Non è la prima volta che la Mattel stupisce, lanciando Barbie sempre più rappresentative della società e inclusive. Dopo le bambole con l’apparecchio acustico, la protesi alle gambe e la sedia a rotelle, arriva una giovane donna con la sindrome di Down. L’azienda l’ha rilasciata sul mercato americano con l’obiettivo di dare la possibilità alla comunità di bambine e bambini con la sindrome di «giocare con una Barbie che assomigli loro». A dirlo è Kandi Pickard, presidente e Ceo di National Down Syndrome Society (NDSS) che ha supportato la Mattel a realizzare la nuova bambola. «Questa Barbie – ha aggiunto – ci ricorda che non dovremmo mai sottovalutare il potere della rappresentazione. È un enorme passo avanti per l’inclusione», sostiene.
Barbie, la prima bambola con la sindrome di Down
Per realizzare la bambola la Mattel ha chiesto il supporto della NDSS degli Stati Uniti per assicurarsi che la sua ultima Barbie rappresentasse in modo accurato una persona con la sindrome di Down. La nuova bambola è studiata in ogni dettaglio: sui suoi palmi c’è una singola linea, caratteristica spesso associata alla sindrome di Down. Indossa un plantare rosa alla caviglia, abbinato al suo vestito con farfalle e fiori gialli e blu, che sono simboli e colori associati alla consapevolezza della sindrome di Down. Le sue scarpe da ginnastica poi hanno la cerniera, per meglio rappresentare alcune difficoltà a cui vanno incontro i bambini affetti da questa sindrome. La Barbie ha anche una collana con un pendente rosa con tre galloni verso l’alto che rappresentano le tre copie del 21esimo cromosoma: il materiale genetico che causa le caratteristiche associate alla sindrome di Down.
La Mattel: “I bambini disabili potranno trovare immagini che li rappresentino”

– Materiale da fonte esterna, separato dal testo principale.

## src/rtl/alu_execute_unit_pkg.sv

```systemverilog
// Shared ALU control encodings, also imported by the ALU control decoder.
// Holds the output-slice state type for the execute stage.
package alu_ctrl_pkg;

   localparam logic [3:0] ALU_AND = 4'b0000;
   localparam logic [3:0] ALU_OR  = 4'b0001;
   localparam logic [3:0] ALU_ADD = 4'b0010;
   localparam logic [3:0] ALU_SUB = 4'b0110;

   // ALUOp from the main decoder: load/store add, branch subtract, R-type by funct
   typedef enum logic [1:0] {
      ALUOP_MEM    = 2'b00,
      ALUOP_BRANCH = 2'b01,
      ALUOP_FUNCT  = 2'b10
   } aluop_e;

   typedef enum logic {
      ST_EMPTY = 1'b0,
      ST_FULL  = 1'b1
   } slice_state_e;

endpackage

```

## src/rtl/alu_execute_unit_if.sv

```systemverilog
// Execute-stage bus: input handshake with operands, output handshake with result and flags.
// master = surrounding pipeline, slave = alu_execute_unit.
interface alu_execute_unit_if #(
   parameter int unsigned XLEN  = 64,
   parameter int unsigned CNT_W = 16
);
   logic             in_valid;
   logic             in_ready;
   logic [3:0]       alu_ctrl;
   logic [XLEN-1:0]  operand_a;
   logic [XLEN-1:0]  operand_b;
   logic             out_valid;
   logic             out_ready;
   logic [XLEN-1:0]  result;
   logic             zero;
   logic             illegal;
   logic [CNT_W-1:0] op_count;

   modport master (
      output in_valid, alu_ctrl, operand_a, operand_b, out_ready,
      input  in_ready, out_valid, result, zero, illegal, op_count
   );

   modport slave (
      input  in_valid, alu_ctrl, operand_a, operand_b, out_ready,
      output in_ready, out_valid, result, zero, illegal, op_count
   );
endinterface

```

## src/rtl/alu_execute_unit_core.sv

```systemverilog
// Combinational ALU datapath: AND/OR/ADD/SUB, zero and illegal-code flags.
module alu_core
   import alu_ctrl_pkg::*;
#(
   parameter int unsigned XLEN = 64
) (
   input  logic [3:0]      alu_ctrl_i,
   input  logic [XLEN-1:0] a_i,
   input  logic [XLEN-1:0] b_i,
   output logic [XLEN-1:0] result_o,
   output logic            zero_o,
   output logic            illegal_o
);

   always_comb begin
      result_o  = '0;
      illegal_o = 1'b0;
      // Any unlisted code, including X/Z in simulation, lands in default
      case (alu_ctrl_i)
         ALU_AND: result_o = a_i & b_i;
         ALU_OR:  result_o = a_i | b_i;
         ALU_ADD: result_o = a_i + b_i;
         ALU_SUB: result_o = a_i - b_i;
         default: illegal_o = 1'b1;
      endcase
      zero_o = !illegal_o && (result_o == '0);
   end

endmodule

```

## src/rtl/alu_execute_unit.sv

```systemverilog
// Execute-stage ALU with a 1-entry registered output slice, valid/ready on both sides,
// and a counter of completed output transfers.
module alu_execute_unit
   import alu_ctrl_pkg::*;
#(
   parameter int unsigned XLEN  = 64,
   parameter int unsigned CNT_W = 16
) (
   input logic               clk,
   input logic               rst_n,
   alu_execute_unit_if.slave bus
);

   slice_state_e     state_q;
   logic [XLEN-1:0]  result_q;
   logic             zero_q;
   logic             illegal_q;
   logic [CNT_W-1:0] cnt_q;

   logic [XLEN-1:0]  result_d;
   logic             zero_d;
   logic             illegal_d;
   logic [CNT_W-1:0] cnt_d;
   logic             full;
   logic             ready;
   logic             accept;
   logic             drain;

   alu_core #(
      .XLEN (XLEN)
   ) u_core (
      .alu_ctrl_i (bus.alu_ctrl),
      .a_i        (bus.operand_a),
      .b_i        (bus.operand_b),
      .result_o   (result_d),
      .zero_o     (zero_d),
      .illegal_o  (illegal_d)
   );

   assign full   = (state_q == ST_FULL);
   // Ready looks only at the slice and downstream, never at in_valid
   assign ready  = !full || bus.out_ready;
   assign accept = bus.in_valid && ready;
   assign drain  = full && bus.out_ready;
   assign cnt_d  = cnt_q + CNT_W'(1);

   always_ff @(posedge clk) begin
      if (!rst_n) begin
         state_q   <= ST_EMPTY;
         result_q  <= '0;
         zero_q    <= 1'b0;
         illegal_q <= 1'b0;
         cnt_q     <= '0;
      end else begin
         if (accept) begin
            state_q   <= ST_FULL;
            result_q  <= result_d;
            zero_q    <= zero_d;
            illegal_q <= illegal_d;
         end else if (drain) begin
            state_q   <= ST_EMPTY;
         end
         if (drain) begin
            cnt_q <= cnt_d;
         end
      end
   end

   assign bus.in_ready  = ready;
   assign bus.out_valid = full;
   assign bus.result    = result_q;
   assign bus.zero      = zero_q;
   assign bus.illegal   = illegal_q;
   assign bus.op_count  = cnt_q;

endmodule

```

## src/flat_wrapper.sv

```systemverilog
// flat-port wrapper written by rule: the top's interface ports become plain ports
module alu_execute_unit_flat import alu_ctrl_pkg::*;
#(
   parameter int unsigned XLEN  = 64,
   parameter int unsigned CNT_W = 16
)
  (clk, rst_n, bus_in_valid, bus_alu_ctrl, bus_operand_a, bus_operand_b, bus_out_ready, bus_in_ready, bus_out_valid, bus_result, bus_zero, bus_illegal, bus_op_count);
  alu_execute_unit_if #(.XLEN(XLEN), .CNT_W(CNT_W)) bus_i ();
  input logic clk;
  input logic rst_n;
  input wire logic [$bits(bus_i.in_valid)-1:0] bus_in_valid;
  input wire logic [$bits(bus_i.alu_ctrl)-1:0] bus_alu_ctrl;
  input wire logic [$bits(bus_i.operand_a)-1:0] bus_operand_a;
  input wire logic [$bits(bus_i.operand_b)-1:0] bus_operand_b;
  input wire logic [$bits(bus_i.out_ready)-1:0] bus_out_ready;
  output wire logic [$bits(bus_i.in_ready)-1:0] bus_in_ready;
  output wire logic [$bits(bus_i.out_valid)-1:0] bus_out_valid;
  output wire logic [$bits(bus_i.result)-1:0] bus_result;
  output wire logic [$bits(bus_i.zero)-1:0] bus_zero;
  output wire logic [$bits(bus_i.illegal)-1:0] bus_illegal;
  output wire logic [$bits(bus_i.op_count)-1:0] bus_op_count;
  assign bus_i.in_valid = bus_in_valid;
  assign bus_i.alu_ctrl = bus_alu_ctrl;
  assign bus_i.operand_a = bus_operand_a;
  assign bus_i.operand_b = bus_operand_b;
  assign bus_i.out_ready = bus_out_ready;
  assign bus_in_ready = bus_i.in_ready;
  assign bus_out_valid = bus_i.out_valid;
  assign bus_result = bus_i.result;
  assign bus_zero = bus_i.zero;
  assign bus_illegal = bus_i.illegal;
  assign bus_op_count = bus_i.op_count;
  alu_execute_unit #(.XLEN(XLEN), .CNT_W(CNT_W)) u_core (.clk(clk), .rst_n(rst_n), .bus(bus_i));
endmodule
```

## config.mk

```make
export PLATFORM = sky130hd
export DESIGN_NAME = alu_execute_unit_flat
export DESIGN_NICKNAME = d
export VERILOG_FILES = /design/src/rtl/alu_execute_unit_pkg.sv /design/src/rtl/alu_execute_unit_if.sv /design/src/rtl/alu_execute_unit_core.sv /design/src/rtl/alu_execute_unit.sv /design/src/flat_wrapper.sv
export SDC_FILE = /design/constraint.sdc
export NUM_CORES = 1
export LEC_CHECK = 0
export ABC_AREA = 1
export BUFFER_PORTS_ARGS = -buffer_cell sky130_fd_sc_hd__buf_2
export CORE_MARGIN = 2
export CORE_UTILIZATION = 35
export CTS_CLUSTER_DIAMETER = 200
export CTS_CLUSTER_SIZE = 30
export DETAILED_ROUTE_END_ITERATION = 6
export GPL_TIMING_DRIVEN = 0
export PLACE_DENSITY = 0.6
export SLEW_MARGIN = 40
export SYNTH_ARGS = -nofsm -noshare
export SYNTH_HDL_FRONTEND = slang
export SYNTH_SLANG_ARGS = --single-unit
```

## constraint.sdc

```tcl
create_clock -name clk -period 10.75 [get_ports clk]
set_input_delay 1.6125 -clock clk [delete_from_list [all_inputs] [get_ports clk]]
set_output_delay 1.6125 -clock clk [all_outputs]
set_load 0.01 [all_outputs]
```

==> results.sh, run 1 <==
export IMPL_worst_pin_slew_ns=0.7947
export IMPL_run_status="complete, but fails checks"
export IMPL_avgSynthCellArea_sq_um=5.267
export IMPL_yosys_cell_types_count=46
export IMPL_synth_edf_count=0
export IMPL_startpoint_type="primary input"
export IMPL_r2r_setup_slack_ns=8.38
export IMPL_timing_final_crit_share=0.6060
export IMPL_grt_max_degree=14
export IMPL_final_cell_mix="669 x nand2_1, 421 x nor2_1, 420 x inv_1"
export IMPL_synth_area_sq_um=12550
export IMPL_internal_power_w=0.0007304
export IMPL_period_needed_ns=6.515
export IMPL_drt_iter0_markers=1539
export IMPL_ys_seq_area_frac=0.1324
export IMPL_ir_drop_mv=0.1300
export IMPL_drc=4
export IMPL_finalClockSkew_ns=0.006443
export IMPL_grt_pass1_vias=14620
export IMPL_grt_pass1_wl_um=89690
export IMPL_viasPerCell=5.159
export IMPL_clock_sinks=83
export IMPL_num_rows=69
export IMPL_crit_path_max_fanout=5
export IMPL_hp_class="reg -> reg"
export IMPL_totalWireLength_um=61040
export IMPL_final_common_cell="nand2_1"
export IMPL_hold_ws_ns=0.4768
export IMPL_max_freq_ghz=0.1535
export IMPL_cts_tree="built"
export IMPL_hold_violations=0
export IMPL_timing_rr_end="u_core.bus.result[2]$_SDFFE_PN0P_"
export IMPL_leakagePower_nw=8.232
export IMPL_drtPass1Iterations=7
export IMPL_r2r_cells=8
export IMPL_powerDensity_nw_per_um2=90.83
export IMPL_setup_violations_final=0
export IMPL_clock_latency_ns=0.33
export IMPL_die_area_sq_um=37390
export IMPL_cap_violations=0
export IMPL_die_w_um=193.4
export IMPL_path_clk_slew_ns=0.06
export IMPL_finalNonFillerCells=3078
export IMPL_critical_path_max_stage_delay_ns=0.49
export IMPL_violations="DRC"
export IMPL_start_util=0.3538
export IMPL_antenna_found_initial=2
export IMPL_crit_cells=32
export IMPL_postCtsHoldBufs=0
export IMPL_clock_root_buffer="clkbuf_16"
export IMPL_ys_warn_count=0
export IMPL_ioPinCount=220
export IMPL_synth_seq_cells=83
export IMPL_slew_headroom=0.4633
export IMPL_worstSetupPathType="in -> reg"
export IMPL_ant_nets=0
export IMPL_numCtsBuffers=9
export IMPL_place_ws_ns=4.063
export IMPL_crit_slowest_cell="ha_1"
export IMPL_die_h_um=193.4
export IMPL_clock_power_share=0.245
export IMPL_worstHoldStart="u_core.bus.zero$_SDFFE_PN0P_"
export IMPL_p_seq_frac=0.256
export IMPL_gp_congestion=0.9782
export IMPL_drv_slew=0
export IMPL_switchingPower_w=0.0005895
export IMPL_cp_required_ns=11.01
export IMPL_final_setup_worst_slack_ns=4.235
export IMPL_power_frac_comb=0.499
export IMPL_syn_inst=2383
export IMPL_syn_nets=2587
export IMPL_post_place_cells=3060
export IMPL_crit_buf_inv=4
export IMPL_grt_setup_unrepaired="false"
export IMPL_end_kind="register"
export IMPL_cts_resized=0
export IMPL_synthArstFlopShare=0
export IMPL_post_cts_buffers=0
export IMPL_htree_levels=3
export IMPL_area_growth_pct=15.77
export IMPL_setup_tns_final_ns=0
export IMPL_synth_flop_cell="dfxtp_1"
export IMPL_cp_arrival_ns=6.78
export IMPL_cp_top_family="simple AND/OR/NAND/NOR gates"
export IMPL_worstReg2RegStart="u_core.bus.out_valid$_SDFFE_PN0P_"
export IMPL_p_sw_frac=0.4466
export IMPL_grt_use_total=0.3163
export IMPL_grt_ovfl_total=0
export IMPL_cts_buffer_depth=2
export IMPL_wire_per_inst_um=19.83
export IMPL_cp_common_cell="nand2_1"
export IMPL_nets=2814
export IMPL_crit_path_end="u_core.bus.zero$_SDFFE_PN0P_"
export IMPL_final_util=0.4095
export IMPL_coreArea_sq_um=35480
export IMPL_vias=15880
export IMPL_drive_above_1_share=0.1278
export IMPL_io_buffers=216
export IMPL_place_hpwl_um=53380
export IMPL_crit_start="bus_operand_b[0]"
[logic make-up (layout without fill, tap and decap cells)]
kind of cell	Yosys count	after routing	share of synthesized area
and+or+nand+nor	1396	1396	0.4710
buffers and inverters	482	713	0.1455
AOI/OAI and AO/OA	275	275	0.1261
adders and majority gates	83	83	0.08034
DFF	83	83	0.1324
xor gates and xnor gates	64	64	0.04466
other	0	3	0
[registers in the layout, indices dropped and copies added (netlist names)]
name,flops
u_core.bus.op_count,16
u_core.bus.illegal,1
u_core.bus.result,64
u_core.bus.zero,1
u_core.bus.out_valid,1
[per-layer routing]
metal	global-route usage	routed length, um	up-vias
met4	0.07916	1375	0
met1	0.4682	28710	7278
li1	-	-	7910
met3	0.03766	5264	65
met2	0.4827	25690	625
met5	0	0	-
[cells in the mapped netlist, drive strengths merged, types with 22 or more instances]
library cell  count  area [sq um]
nand2           681          2586
nor2            453          1793
inv             431          1618
nand3           162         855.8
o21ai           105         536.8
a21oi            85         444.2
dfxtp            83          1662
ha               67         838.3
xor2             54         473.0
a31oi            40         250.2
nor3             34         227.7
nand4            30         202.7
clkbuf           26         97.59
buf              22         100.1
[layout make-up]
cell class / count / area [sq um]
well taps: 461 / 576.8
diodes: 3 / 7.507
flip-flops and latches: 83 / 1662
plain buffers: 48 / 200.2
repair buffers: 216 / 1081
clock buffers: 11 / 232.7
fillers: 4060 / 20950
clock inverters: 4 / 76.32
inverters: 434 / 1629
multi-input cells: 1818 / 9066
[power by group through the flow]
stage	sequential [W]	clock [W]	combinational, W
finish	0.000338	0.000323	0.000659
global placement	0.000344	0	0.000640
CTS	0.000338	0.000327	0.000645
global route	0.000340	0.000340	0.000728
detailed placement	0.000344	0	0.000642
floorplan	0.000352	0	0.000389
[tightest hold or removal path, stage by stage, from the launching register on]
cell and delay (ns):
dfxtp_1 0.31, nand2_1 0.06, a21oi_1 0.05
[worst min path at each step]
stage / slack [ns] / cells past startpoint / end
final: 0.48 / 2 / u_core.bus.zero$_SDFFE_PN0P_
after global routing: 0.51 / 2 / u_core.bus.zero$_SDFFE_PN0P_
after CTS: 0.47 / 2 / u_core.bus.zero$_SDFFE_PN0P_
after global placement: 0.46 / 2 / u_core.bus.zero$_SDFFE_PN0P_
after floorplan: 0.49 / 2 / u_core.bus.zero$_SDFFE_PN0P_
after detailed placement: 0.47 / 2 / u_core.bus.zero$_SDFFE_PN0P_
[metrics by stage]
stage,instance area [sq um],power [W]
2_1_floorplan,12550,0.0007406
3_3_place_gp,14210,0.0009836
3_5_place_dp,14210,0.0009863
4_1_cts,14520,0.001310
5_1_grt,14530,0.001408
6_report,14530,0.001320
(Power assumes the default switching activity.)
==> inputs of run 2 (changes only) <==
- ABC_AREA: 1 -> 0
- PLACE_DENSITY: 0.6 -> 0.64
- clock period: 10.75 -> 5.4 ns (I/O delays scaled with it)
==> run 2 against run 1 <==
Compared with the run above: the flow finishes with violations (setup timing); first-iteration DRC count fell by 35%; combinational power rose by 100%; design area fell by 9.7%; sequential power rose by 98%.
==> results.sh, run 2 <==
export IMPL_run_status="complete, but fails checks"
export IMPL_violations="setup timing"
export IMPL_ys_seq_area_frac=0.1673
export IMPL_r2r_setup_slack_ns=2.27
export IMPL_finalClockSkew_ns=0.004359
export IMPL_hold_violations=0
export IMPL_internal_power_w=0.001531
export IMPL_io_buffers=217
export IMPL_hp_class="reg -> reg"
export IMPL_start_util=0.3565
export IMPL_powerDensity_nw_per_um2=202.3
export IMPL_grt_pass1_wl_um=68670
export IMPL_ioPinCount=220
export IMPL_r2r_cells=13
export IMPL_nets=1859
export IMPL_drc=0
export IMPL_antenna_found_initial=1
export IMPL_die_w_um=172.5
export IMPL_synthTopCellsByArea="dfxtp_1 17%, ha_1 8.4%, a21oi_1 8.3%"
export IMPL_final_setup_worst_slack_ns=-0.6777
export IMPL_synth_edf_count=0
export IMPL_totalWireLength_um=47300
export IMPL_die_h_um=172.5
export IMPL_synth_top_area_frac=0.1673
export IMPL_multiInputGateArea_sq_um=8780
export IMPL_timing_final_crit_share=1.125
export IMPL_num_rows=61
export IMPL_diodes=0
export IMPL_p_seq_frac=0.253
export IMPL_startpoint_type="primary input"
export IMPL_drt_iter0_markers=1008
export IMPL_ant_nets=0
export IMPL_crit_path_max_fanout=7
export IMPL_end_kind="register"
export IMPL_clock_latency_ns=0.34
export IMPL_clock_root_buffer="clkbuf_16"
export IMPL_drtPass1Iterations=5
export IMPL_clock_sinks=83
export IMPL_area_growth_pct=32.15
export IMPL_drive_above_1_share=0.2759
export IMPL_grt_max_degree=14
export IMPL_path_clk_slew_ns=0.06
export IMPL_post_synth_top_area_cell="dfxtp_1"
export IMPL_coreArea_sq_um=27860
export IMPL_setup_violations_final=5
export IMPL_period_needed_ns=6.078
export IMPL_cap_violations=0
export IMPL_slew_headroom=0.3435
export IMPL_synthArstFlopShare=0
export IMPL_numCtsBuffers=9
export IMPL_final_cell_mix="215 x buf_2, 160 x nand2_1, 140 x a21oi_1"
export IMPL_cp_arrival_ns=6.35
export IMPL_postCtsHoldBufs=0
export IMPL_synth_area_sq_um=9932
export IMPL_avgSynthCellArea_sq_um=7.079
export IMPL_p_sw_frac=0.4234
export IMPL_synth_flop_cell="dfxtp_1"
export IMPL_worstSetupPathType="in -> reg"
export IMPL_timing_rr_end="u_core.bus.zero$_SDFFE_PN0P_"
export IMPL_synth_seq_cells=83
export IMPL_die_area_sq_um=29740
export IMPL_largest_register_ffs=64
export IMPL_cts_tree="built"
export IMPL_vias=12280
export IMPL_clock_power_share=0.238
export IMPL_min_to="u_core.bus.result[21]$_SDFFE_PN0P_"
export IMPL_syn_nets=1607
export IMPL_max_freq_ghz=0.1645
export IMPL_synth_most_common_cell="nand2_1"
export IMPL_gp_congestion=0.9893
export IMPL_worstHoldStart="u_core.bus.result[21]$_SDFFE_PN0P_"
export IMPL_place_hpwl_um=38590
export IMPL_leakagePower_nw=5.292
export IMPL_finalNonFillerCells=2038
export IMPL_worstReg2RegStart="u_core.bus.out_valid$_SDFFE_PN0P_"
export IMPL_ir_drop_mv=0.1569
export IMPL_fill_cells=2814
export IMPL_syn_inst=1403
export IMPL_viasPerCell=6.027
export IMPL_power_frac_comb=0.510
export IMPL_final_seq_area_sq_um=1662
export IMPL_yosys_cell_types_count=82
export IMPL_ys_warn_count=0
export IMPL_cp_required_ns=5.67
export IMPL_final_common_cell="buf_2"
export IMPL_grt_pass1_vias=11550
export IMPL_hold_depth=2
export IMPL_grt_setup_unrepaired="true"
export IMPL_cts_buffer_depth=2
export IMPL_drv_slew=0
export IMPL_worst_pin_slew_ns=0.9772
export IMPL_final_util=0.4711
export IMPL_wire_per_inst_um=23.21
export IMPL_post_place_cells=1999
export IMPL_htree_levels=3
export IMPL_fin_total_pwr_w=0.002655
export IMPL_grt_use_total=0.3057
export IMPL_switchingPower_w=0.001124
export IMPL_ys_top_cells_by_count="167 x nand2_1, 164 x a21oi_1, 122 x nor2_1"
export IMPL_setup_tns_final_ns=-1.324
export IMPL_grt_ovfl_total=0
-- run 2: cell count changes in the layout (fill, tap and decap cells not counted), sizes merged, moves of 38 or more --
cell and change:
maj3 +39, nand2 -514, a21oi +79, nand3 -143, xnor2 +38, inv -407, buf +43, nor2 -329
-- run 2: logic make-up after synthesis --
| logic type | count (synthesis) | share of synthesized area |
|---|---|---|
| adders and majority gates | 122 | 0.1408 |
| AOI/OAI and AO/OA | 491 | 0.3084 |
| muxes | 7 | 0.007181 |
| DFF | 83 | 0.1673 |
| xor gates and xnor gates | 120 | 0.1058 |
| buffers and inverters | 110 | 0.04371 |
| and+or+nand+nor | 470 | 0.2268 |
-- run 2: worst max path at each step --
stage,startpoint,endpoint,cells past startpoint
global route,bus_operand_b[5],u_core.bus.zero$_SDFFE_PN0P_,27
finish,bus_operand_b[5],u_core.bus.zero$_SDFFE_PN0P_,26
global placement,bus_alu_ctrl[0],u_core.bus.zero$_SDFFE_PN0P_,23
detailed placement,bus_alu_ctrl[0],u_core.bus.zero$_SDFFE_PN0P_,25
floorplan,bus_operand_b[15],u_core.bus.zero$_SDFFE_PN0P_,23
CTS,bus_operand_b[29],u_core.bus.zero$_SDFFE_PN0P_,23
-- run 2: layout make-up --
class,instances,share of cell area
multi-input cells,1210,0.6689
flip-flops and latches,83,0.1266
repair buffers,260,0.1106
well taps,378,0.03603
plain buffers,67,0.02774
clock buffers,12,0.01954
inverters,24,0.006864
clock inverters,4,0.003718
-- run 2: stage by stage --
step                cell area (sq um)  setup slack (ns)  hold WS, ns
floorplan                        9971           -0.3364       0.4762
global placement                11530            -2.625       0.4413
detailed placement              11540            -2.626       0.4460
CTS                             12430           -0.7347       0.4563
global route                    13130           -0.8619       0.4728
finish                          13130           -0.6777       0.4559
-- run 2: per-layer routing --
layer	GRT usage	up-vias	routed length (um)
li1	-	5674	-
met2	0.4972	678	21390
met4	0.1275	2	2006
met5	0	-	16
met1	0.3977	5812	19390
met3	0.05425	117	4509
-- run 2: worst max-delay path, cell delays in order --
cell and delay, ns:
buf_8 0.09, or3_4 0.38, or3_4 0.41, nor3_4 0.17, nand2_2 0.10, or2_4 0.29
or3_4 0.34, buf_12 0.15, nor2_4 0.17, buf_6 0.12, nand3_4 0.08, o41ai_4 0.46
xor2_2 0.22, ha_4 0.26, and2_4 0.17, a221oi_2 0.25, nand2_1 0.13, nor4b_4 0.37
o31ai_2 0.10, xnor2_1 0.18, o21ai_2 0.11, a2111oi_4 0.25, nand4_1 0.16, nor4_2 0.30
nand4_1 0.12, o21ai_1 0.12
-- run 2: power by group through the flow --
| stage | Clock, W | Combinational (W) | Sequential, W |
|---|---|---|---|
| after global routing | 0.000659 | 0.00144 | 0.000673 |
| after global placement | 0 | 0.00115 | 0.000681 |
| after floorplan | 0 | 0.000716 | 0.000693 |
| after detailed placement | 0 | 0.00115 | 0.000683 |
| final | 0.000632 | 0.00135 | 0.000670 |
| after CTS | 0.000634 | 0.00123 | 0.000670 |
-- run 2: timing repair --
action,CTS,global route
hold endpoints to repair,0,0
gates resized for setup,107,126
setup buffers,21,21
cloned,0,0
pin swaps,39,63
setup endpoints to repair,60,36
==> inputs of run 3 (changes only) <==
==> constraint.sdc (replaced) <==
create_clock -name clk -period 5.4 [get_ports clk]
set_input_delay 1.35 -clock clk [delete_from_list [all_inputs] [get_ports clk]]
set_output_delay 1.35 -clock clk [all_outputs]
set_load 0.01 [all_outputs]
==> run 3 against run 2 <==
Compared with the run above: clock skew rose by 0.0038 ns; the run still ends with setup timing left; die area unchanged; combinational power grew 15%; first-iteration DRC count is 19% higher; power grew 8.5%; clock power grew 5.2%.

Criticatissima da sempre, fin dal suo esordio nel mercato, datato 1959. La Barbie rappresentava una modella bionda, alta, magra, quasi un modello di bellezza e perfezione irraggiungibili. Ma nonostante le critiche, l’obiettivo dichiarato dalla Mattel è sempre stato quello di dimostrare alle «bambine che posso diventare chiunque desiderano essere». Nel corso degli anni la Barbie ha assecondato l’ingresso delle donne nel mondo del lavoro: nacquero la Barbie chirurgo, astronauta, campionessa olimpica. Poi negli anni ’80 è donna d’affari e ambasciatrice Unicef, oltre che rockstar. Con il passare del tempo sono emerse nuove critiche sull’eccessiva magrezza della bambola: uno studio dell’Università del South Australia evidenziò che la probabilità che una donna avesse la forma del corpo di Barbie era una su 100 mila. Così la Mattel iniziò a lavorare a una Barbie Curvy, una alta, e una con il seno più piccolo. Oltre a lanciare sempre più bambole che rappresentassero tutti i ruoli sociali possibili.
Anche le Barbie possono diventare strumento di educazione
Nell’intento di Mattel queste bambole potrebbero aiutare a cambiare il modo di vedere la disabilità. All’indomani dell’annuncio della Barbie sulla sedia a rotelle, il campione paralimpico Alex Zanardi aveva twittato «Oh, è solo una domanda: non staremo esagerando col politically correct?». Di diverso parere fu Giusy Versace, atleta paralimpica anche lei, con due gambe amputate: «Se le bambole possono diventare strumento di educazione e formazione culturale, perché no? In queste Barbie il messaggio d’inclusione c’è ed è importante». Con questo nuovo ingresso nel campionario Barbie i bambini e le bambine con disabilità potranno trovare immagini e giocattoli che li rappresentino, che li facciano sentire parte della società come qualunque altro bambino.
La modella Ellie Goldstein è testimonial della nuova Barbie down
Nel Regno Unito la modella Ellie Goldstein, affetta dalla sindrome di Down, è testimonial della nuova bambola del colosso dei giocattoli. Ha dichiarato commossa: “Sono così felice che ci sia una Barbie con la sindrome di Down. Vedendo la bambola – riporta l’Agi- mi sono molto emozionata: significa molto per me e sono così onorata e orgogliosa che Barbie abbia scelto anche me per mostrare la bambola al mondo. La diversità è importante per me, poiché si possano vedere più persone come me là fuori nel mondo che non devono essere nascoste”.